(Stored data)
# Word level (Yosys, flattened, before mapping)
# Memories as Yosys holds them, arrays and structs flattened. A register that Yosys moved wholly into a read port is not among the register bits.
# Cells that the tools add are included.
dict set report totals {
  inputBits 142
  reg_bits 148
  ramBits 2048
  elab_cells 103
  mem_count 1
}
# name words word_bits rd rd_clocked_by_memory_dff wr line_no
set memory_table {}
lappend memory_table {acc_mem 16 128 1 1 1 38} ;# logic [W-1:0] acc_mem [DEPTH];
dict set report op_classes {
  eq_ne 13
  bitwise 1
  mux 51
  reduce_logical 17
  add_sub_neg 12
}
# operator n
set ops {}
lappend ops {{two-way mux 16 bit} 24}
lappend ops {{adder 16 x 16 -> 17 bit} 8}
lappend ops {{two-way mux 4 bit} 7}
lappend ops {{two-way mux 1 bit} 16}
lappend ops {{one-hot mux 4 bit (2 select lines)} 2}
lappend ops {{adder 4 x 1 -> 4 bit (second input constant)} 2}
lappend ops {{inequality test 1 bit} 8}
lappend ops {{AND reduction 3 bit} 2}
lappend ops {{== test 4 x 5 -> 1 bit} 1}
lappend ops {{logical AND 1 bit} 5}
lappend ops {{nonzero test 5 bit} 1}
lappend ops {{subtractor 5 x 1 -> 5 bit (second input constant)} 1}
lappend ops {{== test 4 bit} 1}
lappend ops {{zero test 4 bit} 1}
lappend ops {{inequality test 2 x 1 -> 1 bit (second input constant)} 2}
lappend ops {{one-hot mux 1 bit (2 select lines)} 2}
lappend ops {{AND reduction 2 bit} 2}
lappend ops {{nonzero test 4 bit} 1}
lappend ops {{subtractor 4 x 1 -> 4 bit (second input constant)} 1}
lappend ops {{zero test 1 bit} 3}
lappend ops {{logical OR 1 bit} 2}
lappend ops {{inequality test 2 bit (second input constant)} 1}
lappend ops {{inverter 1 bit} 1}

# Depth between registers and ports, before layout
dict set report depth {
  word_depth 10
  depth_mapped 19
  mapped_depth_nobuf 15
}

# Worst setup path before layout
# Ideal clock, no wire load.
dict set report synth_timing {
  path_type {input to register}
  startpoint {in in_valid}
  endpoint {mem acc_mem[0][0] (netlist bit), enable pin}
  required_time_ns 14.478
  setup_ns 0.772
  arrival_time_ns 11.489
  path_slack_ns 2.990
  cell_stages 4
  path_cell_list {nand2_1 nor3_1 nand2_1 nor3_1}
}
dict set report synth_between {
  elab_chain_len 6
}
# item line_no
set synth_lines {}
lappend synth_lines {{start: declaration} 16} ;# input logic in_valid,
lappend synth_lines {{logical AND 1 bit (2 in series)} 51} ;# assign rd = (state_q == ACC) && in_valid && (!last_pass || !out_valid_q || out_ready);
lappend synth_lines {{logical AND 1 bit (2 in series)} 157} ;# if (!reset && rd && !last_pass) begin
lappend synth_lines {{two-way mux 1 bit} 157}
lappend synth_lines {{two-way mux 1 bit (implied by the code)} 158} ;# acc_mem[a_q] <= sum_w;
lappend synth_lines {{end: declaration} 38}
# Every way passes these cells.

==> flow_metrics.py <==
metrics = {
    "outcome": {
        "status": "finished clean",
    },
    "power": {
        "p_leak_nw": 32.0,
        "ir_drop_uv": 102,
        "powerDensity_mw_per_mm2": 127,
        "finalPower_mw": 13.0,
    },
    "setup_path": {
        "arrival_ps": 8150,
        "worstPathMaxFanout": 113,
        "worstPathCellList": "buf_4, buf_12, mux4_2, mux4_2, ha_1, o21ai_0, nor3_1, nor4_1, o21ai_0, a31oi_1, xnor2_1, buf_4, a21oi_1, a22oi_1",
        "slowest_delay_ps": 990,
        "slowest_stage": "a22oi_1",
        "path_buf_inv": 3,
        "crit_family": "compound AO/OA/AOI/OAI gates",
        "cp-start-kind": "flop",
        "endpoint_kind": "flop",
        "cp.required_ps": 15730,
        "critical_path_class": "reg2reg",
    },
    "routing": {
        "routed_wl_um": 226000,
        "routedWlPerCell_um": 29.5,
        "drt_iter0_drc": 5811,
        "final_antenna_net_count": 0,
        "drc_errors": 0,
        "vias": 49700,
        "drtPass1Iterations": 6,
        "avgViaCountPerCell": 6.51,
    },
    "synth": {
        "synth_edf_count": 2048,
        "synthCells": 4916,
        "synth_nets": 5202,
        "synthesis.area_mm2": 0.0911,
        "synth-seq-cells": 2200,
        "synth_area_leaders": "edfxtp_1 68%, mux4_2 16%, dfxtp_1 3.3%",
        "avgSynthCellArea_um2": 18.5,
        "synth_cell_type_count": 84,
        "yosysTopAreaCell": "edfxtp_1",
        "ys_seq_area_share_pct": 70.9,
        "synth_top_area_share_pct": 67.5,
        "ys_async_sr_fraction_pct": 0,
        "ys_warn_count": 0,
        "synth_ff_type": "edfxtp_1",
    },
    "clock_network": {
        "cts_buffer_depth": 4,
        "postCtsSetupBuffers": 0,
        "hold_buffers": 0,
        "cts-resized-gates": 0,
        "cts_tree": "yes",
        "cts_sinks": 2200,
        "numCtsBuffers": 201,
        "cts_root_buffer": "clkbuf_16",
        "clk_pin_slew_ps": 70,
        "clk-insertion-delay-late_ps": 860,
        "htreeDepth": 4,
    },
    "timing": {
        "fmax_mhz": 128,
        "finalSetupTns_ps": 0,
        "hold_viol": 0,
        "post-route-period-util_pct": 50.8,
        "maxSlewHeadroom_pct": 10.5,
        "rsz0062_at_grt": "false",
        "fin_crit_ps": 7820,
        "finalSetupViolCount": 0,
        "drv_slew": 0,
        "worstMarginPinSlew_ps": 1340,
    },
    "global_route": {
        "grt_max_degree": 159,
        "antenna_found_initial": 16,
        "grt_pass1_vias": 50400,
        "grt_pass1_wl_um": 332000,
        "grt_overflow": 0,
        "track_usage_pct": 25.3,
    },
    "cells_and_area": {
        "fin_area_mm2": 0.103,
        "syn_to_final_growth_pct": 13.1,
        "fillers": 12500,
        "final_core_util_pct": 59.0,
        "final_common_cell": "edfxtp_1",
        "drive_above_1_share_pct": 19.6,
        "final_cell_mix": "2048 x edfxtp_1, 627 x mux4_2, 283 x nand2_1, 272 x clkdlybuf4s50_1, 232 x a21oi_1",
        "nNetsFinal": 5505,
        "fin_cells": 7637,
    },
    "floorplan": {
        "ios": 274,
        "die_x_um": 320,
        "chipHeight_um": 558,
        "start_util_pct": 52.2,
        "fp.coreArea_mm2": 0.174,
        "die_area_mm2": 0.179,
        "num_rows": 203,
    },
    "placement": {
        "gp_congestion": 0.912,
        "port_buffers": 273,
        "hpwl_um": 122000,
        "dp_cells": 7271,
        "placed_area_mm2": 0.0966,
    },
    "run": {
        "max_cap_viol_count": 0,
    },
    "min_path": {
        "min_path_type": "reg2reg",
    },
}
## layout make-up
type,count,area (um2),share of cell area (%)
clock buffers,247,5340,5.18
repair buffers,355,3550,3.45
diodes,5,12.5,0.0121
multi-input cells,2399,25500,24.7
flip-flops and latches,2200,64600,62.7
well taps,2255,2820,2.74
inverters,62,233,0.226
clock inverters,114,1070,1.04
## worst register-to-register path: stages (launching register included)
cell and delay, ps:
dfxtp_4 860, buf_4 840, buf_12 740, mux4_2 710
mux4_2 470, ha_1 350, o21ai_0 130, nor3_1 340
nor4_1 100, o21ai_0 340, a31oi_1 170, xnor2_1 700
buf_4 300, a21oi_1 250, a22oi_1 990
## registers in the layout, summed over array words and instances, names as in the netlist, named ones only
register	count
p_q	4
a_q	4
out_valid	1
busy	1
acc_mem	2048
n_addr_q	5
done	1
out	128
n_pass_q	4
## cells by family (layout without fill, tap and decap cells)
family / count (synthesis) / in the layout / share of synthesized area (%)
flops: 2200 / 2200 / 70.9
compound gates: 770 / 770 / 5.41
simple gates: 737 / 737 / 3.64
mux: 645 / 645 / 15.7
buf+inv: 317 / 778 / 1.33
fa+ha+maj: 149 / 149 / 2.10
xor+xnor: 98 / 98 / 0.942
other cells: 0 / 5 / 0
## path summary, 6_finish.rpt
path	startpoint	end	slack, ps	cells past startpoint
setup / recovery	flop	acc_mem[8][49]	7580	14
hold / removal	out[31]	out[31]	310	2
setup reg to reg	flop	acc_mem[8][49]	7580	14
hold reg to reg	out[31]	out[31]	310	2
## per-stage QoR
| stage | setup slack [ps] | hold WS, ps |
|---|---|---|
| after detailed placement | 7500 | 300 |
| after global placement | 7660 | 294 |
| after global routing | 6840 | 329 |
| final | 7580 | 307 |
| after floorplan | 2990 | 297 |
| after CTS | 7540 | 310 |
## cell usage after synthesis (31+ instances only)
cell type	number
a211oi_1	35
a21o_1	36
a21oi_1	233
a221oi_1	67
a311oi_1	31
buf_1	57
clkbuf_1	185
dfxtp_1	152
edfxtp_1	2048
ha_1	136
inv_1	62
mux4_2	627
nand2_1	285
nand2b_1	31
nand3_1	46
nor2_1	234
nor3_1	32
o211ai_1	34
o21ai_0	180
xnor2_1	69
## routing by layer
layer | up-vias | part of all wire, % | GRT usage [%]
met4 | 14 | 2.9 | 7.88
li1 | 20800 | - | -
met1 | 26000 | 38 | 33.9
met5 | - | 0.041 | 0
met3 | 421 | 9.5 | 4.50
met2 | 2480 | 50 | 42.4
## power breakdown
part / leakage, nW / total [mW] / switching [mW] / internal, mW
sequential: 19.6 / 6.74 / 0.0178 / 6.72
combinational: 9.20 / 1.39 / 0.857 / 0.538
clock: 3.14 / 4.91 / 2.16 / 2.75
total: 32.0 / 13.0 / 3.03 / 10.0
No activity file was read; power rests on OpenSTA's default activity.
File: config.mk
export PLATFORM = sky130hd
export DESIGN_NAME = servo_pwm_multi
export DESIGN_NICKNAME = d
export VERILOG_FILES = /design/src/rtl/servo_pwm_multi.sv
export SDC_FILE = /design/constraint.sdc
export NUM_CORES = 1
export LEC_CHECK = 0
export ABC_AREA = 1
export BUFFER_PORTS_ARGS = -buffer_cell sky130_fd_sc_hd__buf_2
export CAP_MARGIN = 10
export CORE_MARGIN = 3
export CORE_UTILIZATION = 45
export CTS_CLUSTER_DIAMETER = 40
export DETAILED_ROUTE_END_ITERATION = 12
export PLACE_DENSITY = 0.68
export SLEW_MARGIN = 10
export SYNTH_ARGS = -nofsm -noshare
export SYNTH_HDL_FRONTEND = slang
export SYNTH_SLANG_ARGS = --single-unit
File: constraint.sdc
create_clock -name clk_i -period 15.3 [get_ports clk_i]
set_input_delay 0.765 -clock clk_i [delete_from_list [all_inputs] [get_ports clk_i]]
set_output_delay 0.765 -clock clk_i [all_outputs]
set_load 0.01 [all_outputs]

---

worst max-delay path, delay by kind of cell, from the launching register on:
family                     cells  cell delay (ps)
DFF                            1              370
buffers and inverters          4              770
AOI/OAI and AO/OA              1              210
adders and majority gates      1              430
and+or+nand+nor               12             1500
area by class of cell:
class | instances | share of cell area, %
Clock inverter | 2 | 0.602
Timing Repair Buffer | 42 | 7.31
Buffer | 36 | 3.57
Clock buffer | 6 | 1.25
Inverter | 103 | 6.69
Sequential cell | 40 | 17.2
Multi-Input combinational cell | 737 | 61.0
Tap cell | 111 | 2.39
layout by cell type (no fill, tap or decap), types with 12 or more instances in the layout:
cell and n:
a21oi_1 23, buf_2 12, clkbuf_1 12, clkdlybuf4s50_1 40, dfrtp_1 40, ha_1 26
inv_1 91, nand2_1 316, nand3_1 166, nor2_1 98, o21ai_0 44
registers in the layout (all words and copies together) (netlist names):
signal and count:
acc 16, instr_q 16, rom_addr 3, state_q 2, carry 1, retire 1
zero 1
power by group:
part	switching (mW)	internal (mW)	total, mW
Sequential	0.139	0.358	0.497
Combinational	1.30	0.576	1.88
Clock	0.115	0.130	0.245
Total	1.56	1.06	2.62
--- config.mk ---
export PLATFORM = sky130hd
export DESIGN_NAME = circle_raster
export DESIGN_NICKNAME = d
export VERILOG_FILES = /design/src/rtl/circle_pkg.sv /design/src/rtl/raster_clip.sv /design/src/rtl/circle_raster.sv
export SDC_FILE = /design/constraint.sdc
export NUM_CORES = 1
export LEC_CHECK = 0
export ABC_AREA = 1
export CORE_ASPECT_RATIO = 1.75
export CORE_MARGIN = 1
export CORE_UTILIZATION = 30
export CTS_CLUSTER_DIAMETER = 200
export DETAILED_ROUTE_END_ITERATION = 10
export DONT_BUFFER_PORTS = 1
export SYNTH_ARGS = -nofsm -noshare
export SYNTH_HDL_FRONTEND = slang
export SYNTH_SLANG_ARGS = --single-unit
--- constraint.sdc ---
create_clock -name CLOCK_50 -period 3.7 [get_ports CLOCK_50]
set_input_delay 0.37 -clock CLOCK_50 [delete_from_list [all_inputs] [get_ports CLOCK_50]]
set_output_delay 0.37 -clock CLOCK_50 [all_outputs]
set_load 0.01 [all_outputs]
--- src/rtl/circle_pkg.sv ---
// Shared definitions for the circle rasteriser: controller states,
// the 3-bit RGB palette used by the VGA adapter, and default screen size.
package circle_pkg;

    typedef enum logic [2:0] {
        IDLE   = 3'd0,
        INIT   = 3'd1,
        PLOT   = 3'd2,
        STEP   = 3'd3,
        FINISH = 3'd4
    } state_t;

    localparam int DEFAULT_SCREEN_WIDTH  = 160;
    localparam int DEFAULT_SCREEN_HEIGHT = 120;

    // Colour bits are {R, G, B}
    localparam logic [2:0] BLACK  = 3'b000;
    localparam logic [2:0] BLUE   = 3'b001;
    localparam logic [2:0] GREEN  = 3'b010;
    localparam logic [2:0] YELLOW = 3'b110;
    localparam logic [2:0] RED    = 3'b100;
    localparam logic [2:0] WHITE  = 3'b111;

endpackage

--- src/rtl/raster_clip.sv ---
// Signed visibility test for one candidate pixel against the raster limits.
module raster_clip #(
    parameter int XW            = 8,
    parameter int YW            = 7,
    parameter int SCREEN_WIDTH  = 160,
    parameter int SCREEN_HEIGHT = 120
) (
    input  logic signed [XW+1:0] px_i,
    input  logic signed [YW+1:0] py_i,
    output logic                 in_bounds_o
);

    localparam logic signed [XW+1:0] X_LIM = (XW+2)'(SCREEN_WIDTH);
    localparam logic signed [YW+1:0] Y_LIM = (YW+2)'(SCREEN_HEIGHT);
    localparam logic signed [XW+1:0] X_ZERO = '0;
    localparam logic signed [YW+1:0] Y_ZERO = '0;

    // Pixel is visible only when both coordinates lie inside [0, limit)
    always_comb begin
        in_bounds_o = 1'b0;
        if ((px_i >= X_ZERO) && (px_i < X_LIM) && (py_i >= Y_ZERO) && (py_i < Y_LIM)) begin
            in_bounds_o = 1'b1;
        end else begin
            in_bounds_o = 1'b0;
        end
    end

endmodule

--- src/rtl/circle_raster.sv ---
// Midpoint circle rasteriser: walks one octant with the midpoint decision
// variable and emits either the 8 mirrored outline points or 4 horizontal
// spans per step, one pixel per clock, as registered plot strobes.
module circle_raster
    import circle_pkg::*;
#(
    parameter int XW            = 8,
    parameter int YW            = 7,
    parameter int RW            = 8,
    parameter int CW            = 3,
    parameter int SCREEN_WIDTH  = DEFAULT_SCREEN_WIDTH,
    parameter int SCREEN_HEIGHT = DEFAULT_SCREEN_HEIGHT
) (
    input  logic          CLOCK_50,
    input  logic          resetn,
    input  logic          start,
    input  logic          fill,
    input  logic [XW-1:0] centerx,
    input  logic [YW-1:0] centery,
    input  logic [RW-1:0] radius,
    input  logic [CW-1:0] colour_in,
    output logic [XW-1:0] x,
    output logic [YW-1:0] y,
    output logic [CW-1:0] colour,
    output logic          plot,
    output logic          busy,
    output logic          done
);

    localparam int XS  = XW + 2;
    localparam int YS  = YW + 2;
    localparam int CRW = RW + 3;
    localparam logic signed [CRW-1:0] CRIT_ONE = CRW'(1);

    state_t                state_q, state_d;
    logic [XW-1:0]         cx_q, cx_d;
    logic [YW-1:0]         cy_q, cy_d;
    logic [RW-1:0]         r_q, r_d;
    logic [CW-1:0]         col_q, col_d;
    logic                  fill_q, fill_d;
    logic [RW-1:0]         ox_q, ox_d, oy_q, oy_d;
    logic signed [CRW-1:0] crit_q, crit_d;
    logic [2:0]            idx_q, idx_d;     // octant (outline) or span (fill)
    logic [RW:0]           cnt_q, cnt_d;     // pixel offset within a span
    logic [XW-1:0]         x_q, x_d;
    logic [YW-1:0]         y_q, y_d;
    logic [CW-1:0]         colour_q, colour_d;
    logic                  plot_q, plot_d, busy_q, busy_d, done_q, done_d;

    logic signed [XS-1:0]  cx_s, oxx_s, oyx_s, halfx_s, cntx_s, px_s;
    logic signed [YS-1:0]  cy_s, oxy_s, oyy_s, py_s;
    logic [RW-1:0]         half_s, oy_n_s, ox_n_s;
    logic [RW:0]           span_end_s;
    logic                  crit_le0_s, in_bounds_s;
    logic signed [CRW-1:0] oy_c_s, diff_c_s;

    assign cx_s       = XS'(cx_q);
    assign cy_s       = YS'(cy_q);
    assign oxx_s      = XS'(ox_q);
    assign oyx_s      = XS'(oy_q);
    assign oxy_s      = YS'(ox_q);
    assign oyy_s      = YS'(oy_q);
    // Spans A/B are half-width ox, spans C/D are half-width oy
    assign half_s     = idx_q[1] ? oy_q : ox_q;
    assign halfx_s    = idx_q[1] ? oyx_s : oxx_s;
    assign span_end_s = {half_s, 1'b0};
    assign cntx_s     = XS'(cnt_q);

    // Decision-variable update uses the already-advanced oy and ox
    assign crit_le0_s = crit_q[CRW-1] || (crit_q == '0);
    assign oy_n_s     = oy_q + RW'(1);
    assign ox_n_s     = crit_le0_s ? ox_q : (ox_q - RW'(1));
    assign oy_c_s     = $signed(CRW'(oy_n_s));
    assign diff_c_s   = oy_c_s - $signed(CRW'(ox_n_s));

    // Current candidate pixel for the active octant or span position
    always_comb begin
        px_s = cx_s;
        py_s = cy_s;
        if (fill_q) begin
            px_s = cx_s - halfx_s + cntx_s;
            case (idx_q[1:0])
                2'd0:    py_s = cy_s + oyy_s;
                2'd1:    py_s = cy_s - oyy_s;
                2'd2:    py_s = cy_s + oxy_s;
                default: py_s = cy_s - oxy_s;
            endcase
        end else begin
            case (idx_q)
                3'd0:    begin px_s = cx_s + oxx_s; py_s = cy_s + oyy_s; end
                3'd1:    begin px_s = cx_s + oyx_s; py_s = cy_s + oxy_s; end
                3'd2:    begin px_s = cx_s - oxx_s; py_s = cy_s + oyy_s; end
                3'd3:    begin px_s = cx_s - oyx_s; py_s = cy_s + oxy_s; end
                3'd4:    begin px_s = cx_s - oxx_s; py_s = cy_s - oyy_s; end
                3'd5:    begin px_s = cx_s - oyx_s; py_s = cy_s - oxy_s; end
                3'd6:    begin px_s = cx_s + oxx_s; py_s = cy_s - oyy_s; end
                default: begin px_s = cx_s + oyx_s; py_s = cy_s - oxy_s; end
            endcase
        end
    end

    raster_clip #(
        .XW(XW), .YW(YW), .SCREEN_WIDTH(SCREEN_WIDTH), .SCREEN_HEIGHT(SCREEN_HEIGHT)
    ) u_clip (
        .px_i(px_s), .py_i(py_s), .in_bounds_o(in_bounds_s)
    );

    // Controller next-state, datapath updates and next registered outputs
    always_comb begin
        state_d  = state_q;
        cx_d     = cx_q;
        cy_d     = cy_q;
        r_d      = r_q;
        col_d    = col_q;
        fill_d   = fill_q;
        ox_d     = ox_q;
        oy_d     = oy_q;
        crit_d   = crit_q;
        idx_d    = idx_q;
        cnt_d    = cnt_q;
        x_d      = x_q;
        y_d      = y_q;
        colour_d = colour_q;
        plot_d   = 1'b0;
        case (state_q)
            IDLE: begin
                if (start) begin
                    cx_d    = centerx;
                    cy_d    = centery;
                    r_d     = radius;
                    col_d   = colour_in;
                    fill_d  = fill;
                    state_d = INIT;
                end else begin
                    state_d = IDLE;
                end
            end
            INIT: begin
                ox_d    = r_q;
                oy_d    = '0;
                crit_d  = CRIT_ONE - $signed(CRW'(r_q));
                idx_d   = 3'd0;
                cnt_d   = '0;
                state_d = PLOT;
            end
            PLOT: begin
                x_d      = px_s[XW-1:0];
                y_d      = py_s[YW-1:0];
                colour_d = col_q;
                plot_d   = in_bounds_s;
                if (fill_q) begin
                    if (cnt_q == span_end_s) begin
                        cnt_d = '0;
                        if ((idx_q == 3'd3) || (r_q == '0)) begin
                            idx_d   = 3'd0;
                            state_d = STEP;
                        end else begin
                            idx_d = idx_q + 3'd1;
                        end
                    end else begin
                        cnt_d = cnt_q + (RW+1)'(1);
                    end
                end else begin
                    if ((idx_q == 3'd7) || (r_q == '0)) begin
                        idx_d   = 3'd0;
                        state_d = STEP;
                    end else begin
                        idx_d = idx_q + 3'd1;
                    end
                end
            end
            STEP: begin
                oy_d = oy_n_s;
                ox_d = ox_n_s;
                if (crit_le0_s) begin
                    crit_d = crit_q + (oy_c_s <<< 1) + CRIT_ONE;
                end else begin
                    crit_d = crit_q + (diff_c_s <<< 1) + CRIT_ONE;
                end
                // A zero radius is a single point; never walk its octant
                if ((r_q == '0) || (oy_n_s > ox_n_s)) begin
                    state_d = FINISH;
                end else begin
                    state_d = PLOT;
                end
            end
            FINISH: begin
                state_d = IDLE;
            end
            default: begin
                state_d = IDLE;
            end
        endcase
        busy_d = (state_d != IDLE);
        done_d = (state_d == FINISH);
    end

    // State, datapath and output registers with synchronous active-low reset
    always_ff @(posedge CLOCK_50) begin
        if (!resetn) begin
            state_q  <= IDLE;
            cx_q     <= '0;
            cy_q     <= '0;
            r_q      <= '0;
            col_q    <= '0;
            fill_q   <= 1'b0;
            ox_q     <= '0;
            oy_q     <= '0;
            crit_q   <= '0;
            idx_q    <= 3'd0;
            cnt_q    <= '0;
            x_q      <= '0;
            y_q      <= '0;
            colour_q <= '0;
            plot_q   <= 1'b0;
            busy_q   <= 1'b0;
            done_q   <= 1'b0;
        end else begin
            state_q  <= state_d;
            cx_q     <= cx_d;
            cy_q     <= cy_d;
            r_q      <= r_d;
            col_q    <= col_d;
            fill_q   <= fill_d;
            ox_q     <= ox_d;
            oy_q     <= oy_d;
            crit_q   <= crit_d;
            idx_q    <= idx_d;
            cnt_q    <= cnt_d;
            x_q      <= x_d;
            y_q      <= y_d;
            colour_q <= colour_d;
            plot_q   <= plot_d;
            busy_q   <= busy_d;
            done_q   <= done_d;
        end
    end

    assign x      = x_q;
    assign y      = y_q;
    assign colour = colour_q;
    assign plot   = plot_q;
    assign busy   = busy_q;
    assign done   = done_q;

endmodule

[PROBLEM]: Reproduce the lines above, beginning at the line with "# Word level" and stopping after the line with "dict set report totals", exactly as they are.

[RESULT BELOW]:
# Word level (Yosys, flattened, before mapping)
# Memories as Yosys holds them, arrays and structs flattened. A register that Yosys moved wholly into a read port is not among the register bits.
# Cells that the tools add are included.
dict set report totals {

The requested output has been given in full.